Reporter: Diki Mardiansyah | Editor: Anna Suci Perwitasari
KONTAN.CO.ID - JAKARTA. Pada sisa dua bulan menjelang berakhirnya pemerintahan Presiden Joko Widodo (Jokowi), puncak kepemimpinan di Kementerian Energi dan Sumber Daya Mineral (ESDM) diganti. Di mana, Jokowi melantik Bahlil Lahadalia sebagai Menteri Energi dan Sumber Daya Mineral (ESDM) menggantikan Arifin Tasrif yang telah menjabat sejak 23 Oktober 2019 - 19 Agustus 2024.
Bahlil yang baru ditunjuk sebagai Menteri ESDM mengaku mendapatkan sejumlah tugas dari Presiden Jokowi untuk mengerjakan beberapa tugas di sektor ESDM, terutama penurunan lifting migas.
Bahlil akan mengadakan perbincangan secara detail bersama Kepala Satuan Kerja Khusus Pelaksana Kegiatan Usaha Hulu Minyak dan Gas Bumi (SKK Migas) dan Direktur Utama PT Pertamina (Persero) terkait lifting migas yang terus mengalami penurunan, padahal konsumsi migas naik sehingga dilakukan impor untuk memenuhi kebutuhan migas.

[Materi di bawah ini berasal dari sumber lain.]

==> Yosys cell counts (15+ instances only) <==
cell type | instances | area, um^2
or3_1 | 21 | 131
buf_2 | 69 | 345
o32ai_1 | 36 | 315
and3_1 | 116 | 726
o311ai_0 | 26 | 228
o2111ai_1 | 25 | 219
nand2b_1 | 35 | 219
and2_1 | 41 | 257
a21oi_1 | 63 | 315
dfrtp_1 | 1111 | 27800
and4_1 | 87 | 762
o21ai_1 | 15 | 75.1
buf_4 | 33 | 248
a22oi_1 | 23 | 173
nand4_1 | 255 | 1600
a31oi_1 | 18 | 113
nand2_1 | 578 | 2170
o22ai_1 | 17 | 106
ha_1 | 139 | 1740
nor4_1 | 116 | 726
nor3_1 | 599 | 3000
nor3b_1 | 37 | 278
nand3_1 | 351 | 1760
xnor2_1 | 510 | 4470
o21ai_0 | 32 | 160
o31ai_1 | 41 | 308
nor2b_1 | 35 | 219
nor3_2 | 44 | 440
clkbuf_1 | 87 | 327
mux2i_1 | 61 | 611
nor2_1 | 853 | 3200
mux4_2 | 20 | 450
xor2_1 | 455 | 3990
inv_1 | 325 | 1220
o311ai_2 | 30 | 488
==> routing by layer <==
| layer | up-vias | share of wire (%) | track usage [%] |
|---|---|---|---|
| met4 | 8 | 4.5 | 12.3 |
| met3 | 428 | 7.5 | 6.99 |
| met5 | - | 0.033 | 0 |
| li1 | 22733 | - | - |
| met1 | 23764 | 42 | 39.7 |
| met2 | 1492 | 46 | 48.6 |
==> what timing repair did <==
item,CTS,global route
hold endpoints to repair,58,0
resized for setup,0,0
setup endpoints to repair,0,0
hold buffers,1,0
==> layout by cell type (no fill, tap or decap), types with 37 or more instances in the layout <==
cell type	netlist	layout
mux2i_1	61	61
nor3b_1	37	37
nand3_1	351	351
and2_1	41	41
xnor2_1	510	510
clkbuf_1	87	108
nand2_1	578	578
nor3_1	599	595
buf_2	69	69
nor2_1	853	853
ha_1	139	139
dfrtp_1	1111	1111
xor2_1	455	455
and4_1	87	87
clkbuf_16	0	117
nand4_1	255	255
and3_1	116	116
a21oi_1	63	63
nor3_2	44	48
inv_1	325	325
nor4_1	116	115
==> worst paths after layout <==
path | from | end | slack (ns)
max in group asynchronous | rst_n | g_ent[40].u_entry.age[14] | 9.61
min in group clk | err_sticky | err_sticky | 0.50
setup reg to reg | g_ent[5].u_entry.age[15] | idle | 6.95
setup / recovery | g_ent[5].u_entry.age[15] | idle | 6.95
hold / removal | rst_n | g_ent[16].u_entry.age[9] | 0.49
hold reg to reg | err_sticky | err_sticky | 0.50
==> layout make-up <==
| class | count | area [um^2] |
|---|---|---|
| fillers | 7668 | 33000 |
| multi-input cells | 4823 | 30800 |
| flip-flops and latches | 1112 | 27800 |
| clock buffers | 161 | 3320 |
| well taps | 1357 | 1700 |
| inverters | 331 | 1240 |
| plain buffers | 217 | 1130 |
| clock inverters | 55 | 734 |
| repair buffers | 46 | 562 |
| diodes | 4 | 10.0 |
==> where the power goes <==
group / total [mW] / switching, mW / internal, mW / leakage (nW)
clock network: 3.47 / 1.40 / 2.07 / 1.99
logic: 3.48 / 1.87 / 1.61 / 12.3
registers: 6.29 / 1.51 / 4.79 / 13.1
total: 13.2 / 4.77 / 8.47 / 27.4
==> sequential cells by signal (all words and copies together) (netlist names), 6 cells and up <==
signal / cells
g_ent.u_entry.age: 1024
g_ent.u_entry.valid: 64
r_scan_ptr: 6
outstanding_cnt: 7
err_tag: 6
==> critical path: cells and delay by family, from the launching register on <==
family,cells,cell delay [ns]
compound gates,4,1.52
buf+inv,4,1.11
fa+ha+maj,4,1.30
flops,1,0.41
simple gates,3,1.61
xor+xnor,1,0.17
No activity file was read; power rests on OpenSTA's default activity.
--- config.mk ---
export PLATFORM = sky130hd
export DESIGN_NAME = decoder_nto2n_seq
export DESIGN_NICKNAME = d
export VERILOG_FILES = /design/src/rtl/decoder_nto2n_seq.sv
export SDC_FILE = /design/constraint.sdc
export NUM_CORES = 1
export LEC_CHECK = 0
export BUFFER_PORTS_ARGS = -buffer_cell sky130_fd_sc_hd__buf_2
export CAP_MARGIN = 25
export CORE_AREA = 2 2 39 41
export DETAILED_ROUTE_END_ITERATION = 8
export DIE_AREA = 0 0 41 43
export PLACE_DENSITY = 0.71
export SYNTH_ARGS = -nofsm -noshare
export SYNTH_HDL_FRONTEND = slang
export SYNTH_SLANG_ARGS = --single-unit
--- constraint.sdc ---
create_clock -name clk -period 1.81 [get_ports clk]
set_input_delay 0.181 -clock clk [delete_from_list [all_inputs] [get_ports clk]]
set_output_delay 0.181 -clock clk [all_outputs]
set_load 0.1 [all_outputs]
### config.mk
export PLATFORM = sky130hd
export DESIGN_NAME = fifo_write_arbiter
export DESIGN_NICKNAME = d
export VERILOG_FILES = /design/src/rtl/fifo_arb_pkg.sv /design/src/rtl/arb_stall_timer.sv /design/src/rtl/fifo_write_arbiter.sv
export SDC_FILE = /design/constraint.sdc
export NUM_CORES = 1
export LEC_CHECK = 0
export ABC_AREA = 1
export CAP_MARGIN = 20
export CORE_MARGIN = 2
export CORE_UTILIZATION = 47
export CTS_CLUSTER_SIZE = 12
export DETAILED_ROUTE_END_ITERATION = 7
export GPL_TIMING_DRIVEN = 0
export PLACE_DENSITY_LB_ADDON = 0.3
export RECOVER_POWER = 25
export SYNTH_ARGS = -nofsm -noshare
export SYNTH_HDL_FRONTEND = slang
export SYNTH_SLANG_ARGS = --single-unit
### constraint.sdc
create_clock -name clk -period 2.7 [get_ports clk]
set_input_delay 0.54 -clock clk [delete_from_list [all_inputs] [get_ports clk]]
set_output_delay 0.54 -clock clk [all_outputs]
set_load 0.03 [all_outputs]
### src/rtl/fifo_arb_pkg.sv
// rtl/fifo_arb_pkg.sv - shared state encoding and default sizes for the FIFO write arbiter
package fifo_arb_pkg;

  typedef enum logic [1:0] {
    ST_IDLE = 2'd0,
    ST_OWN0 = 2'd1,
    ST_OWN1 = 2'd2
  } arb_state_t;

  localparam int DEF_DATABITS = 8;
  localparam int DEF_TBITS    = 8;
  localparam int DEF_TIMEOUT  = 255;

endpackage

### src/rtl/arb_stall_timer.sv
// rtl/arb_stall_timer.sv - counts consecutive owner-idle cycles and flags when the limit is reached
module arb_stall_timer
  import fifo_arb_pkg::*;
#(
  parameter int TBITS   = DEF_TBITS,
  parameter int TIMEOUT = DEF_TIMEOUT
) (
  input  logic clk,
  input  logic rst,
  input  logic clear,
  input  logic enable,
  output logic expired
);

  localparam logic [TBITS-1:0] LIMIT = TBITS'(TIMEOUT);

  logic [TBITS-1:0] count;

  // Clear has priority; the count parks at LIMIT so it never wraps.
  always_ff @(posedge clk) begin
    if (rst || clear) begin
      count <= '0;
    end else if (enable && (count != LIMIT)) begin
      count <= count + TBITS'(1);
    end
  end

  assign expired = (count == LIMIT);

endmodule

### src/rtl/fifo_write_arbiter.sv
// rtl/fifo_write_arbiter.sv - packet-locked round-robin arbiter for the shared FIFO write port
module fifo_write_arbiter
  import fifo_arb_pkg::*;
#(
  parameter int DATABITS = DEF_DATABITS,
  parameter int TIMEOUT  = DEF_TIMEOUT,
  parameter int TBITS    = DEF_TBITS
) (
  input  logic                clk,
  input  logic                rst,
  input  logic [DATABITS-1:0] s0_data,
  input  logic                s0_valid,
  input  logic                s0_last,
  output logic                s0_ready,
  input  logic [DATABITS-1:0] s1_data,
  input  logic                s1_valid,
  input  logic                s1_last,
  output logic                s1_ready,
  output logic [DATABITS-1:0] fifo_write_data,
  output logic                fifo_write_en,
  input  logic                fifo_full,
  output logic                owner,
  output logic                busy,
  output logic                timeout_err
);

  arb_state_t state, state_nxt;
  logic       last_served, last_served_nxt;
  logic       owner_nxt;
  logic       own0, own1, owning;
  logic       cur_valid, cur_last;
  logic       port_open, beat;
  logic       expired;

  assign own0   = (state == ST_OWN0);
  assign own1   = (state == ST_OWN1);
  assign owning = own0 || own1;

  assign cur_valid = (own0 && s0_valid) || (own1 && s1_valid);
  assign cur_last  = (own0 && s0_last)  || (own1 && s1_last);

  // The port is open to the owner whenever the FIFO has room; it is shut in
  // the expiry cycle so a late beat cannot race the revocation, and in reset.
  assign port_open = owning && !fifo_full && !expired && !rst;
  assign beat      = cur_valid && port_open;

  assign s0_ready        = own0 && port_open;
  assign s1_ready        = own1 && port_open;
  assign fifo_write_en   = beat;
  assign fifo_write_data = own0 ? s0_data : (own1 ? s1_data : '0);
  assign busy            = (state != ST_IDLE);
  assign timeout_err     = owning && expired && !rst;

  // Backpressure holds the count; only an owner that is free to send but
  // does not is treated as stalled.
  arb_stall_timer #(
    .TBITS   (TBITS),
    .TIMEOUT (TIMEOUT)
  ) u_stall_timer (
    .clk     (clk),
    .rst     (rst),
    .clear   (!owning || beat || expired),
    .enable  (owning && !cur_valid && !fifo_full),
    .expired (expired)
  );

  // Next-state: grant from IDLE, hand off on a last beat, revoke on stall.
  always_comb begin
    state_nxt       = state;
    last_served_nxt = last_served;
    owner_nxt       = owner;
    case (state)
      ST_IDLE: begin
        if (s0_valid && (!s1_valid || last_served)) begin
          state_nxt = ST_OWN0;
          owner_nxt = 1'b0;
        end else if (s1_valid) begin
          state_nxt = ST_OWN1;
          owner_nxt = 1'b1;
        end
      end
      ST_OWN0: begin
        if (beat && cur_last) begin
          last_served_nxt = 1'b0;
          if (s1_valid) begin
            state_nxt = ST_OWN1;
            owner_nxt = 1'b1;
          end else begin
            state_nxt = ST_IDLE;
          end
        end else if (expired) begin
          last_served_nxt = 1'b0;
          state_nxt       = ST_IDLE;
        end
      end
      ST_OWN1: begin
        if (beat && cur_last) begin
          last_served_nxt = 1'b1;
          if (s0_valid) begin
            state_nxt = ST_OWN0;
            owner_nxt = 1'b0;
          end else begin
            state_nxt = ST_IDLE;
          end
        end else if (expired) begin
          last_served_nxt = 1'b1;
          state_nxt       = ST_IDLE;
        end
      end
      default: begin
        state_nxt = ST_IDLE;
      end
    endcase
  end

  // State, round-robin pointer and owner index registers.
  always_ff @(posedge clk) begin
    if (rst) begin
      state       <= ST_IDLE;
      last_served <= 1'b1;
      owner       <= 1'b0;
    end else begin
      state       <= state_nxt;
      last_served <= last_served_nxt;
      owner       <= owner_nxt;
    end
  end

endmodule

"Kalau memang itu persoalannya ada di regulasi [terkait lifting migas turun] apa yang kita harus lakukan? apa yang harus negara berikan agar kita kompetitif," ujar Bahlil di Kementerian ESDM, Senin (19/8).
Bahlil akan fokus menyusun strategi untuk meningkatkan lifting migas yang terus menerus turun. Selain itu, pihaknya akan segera menyiapkan lokasi-lokasi untuk membangun industri LPG.
Baca Juga: Curhat Arifin Tasrif Setelah Hampir 5 Tahun Menjabat Menteri ESDM
"Karena LPG kita kan impor terus, nah ini yang akan kita lakukan kerja sama dengan SKK Migas dengan Pertamina dan Kementerian ESDM," ungkap Bahlil.
Selain itu, Bahlil meminta kepada Kepala SKK Migas Dwi Soetjipto untuk menyampaikan data terkait impor gas yang banyak mengandung C3-C4 untuk bisa segera dibangun hilirisasi LPG.
Sementara untuk sektor mineral dan batubara (minerba), hilirisasi akan berjalan terus. Ke depan, perizinan akan lebih transparan supaya tidak terjadi perdebatan-perdebatan dan dari sisi kelistrikan akan didorong energi baru terbarukan dan Carbon Capture Storage (CCS).
Sementara itu, Kepala SKK Migas Dwi Soetjipto mengatakan, berdasarkan arahan Bahlil memang ada hal-hal yang dibutuhkan untuk mengangkat lifting migas. Di saat gas sudah cukup bagus meningkat, diperlukan upaya agar minyak bisa ikut meningkat.
"Tadi sudah disinggung juga kepada SKK Migas dan Pertamina agar lebih agresif dalam pengelolaan (hulu migas)," ujar Dwi.
Dari pengusaha migas, Direktur Eksekutif Indonesian Petroleum Association (IPA) Marjolijn Wajong mengatakan, ada sejumlah isu yang perlu ditangani di antaranya adalah bagaimana cara mengeksplorasi lebih banyak supaya aktivitas hulu migas lebih bergiat.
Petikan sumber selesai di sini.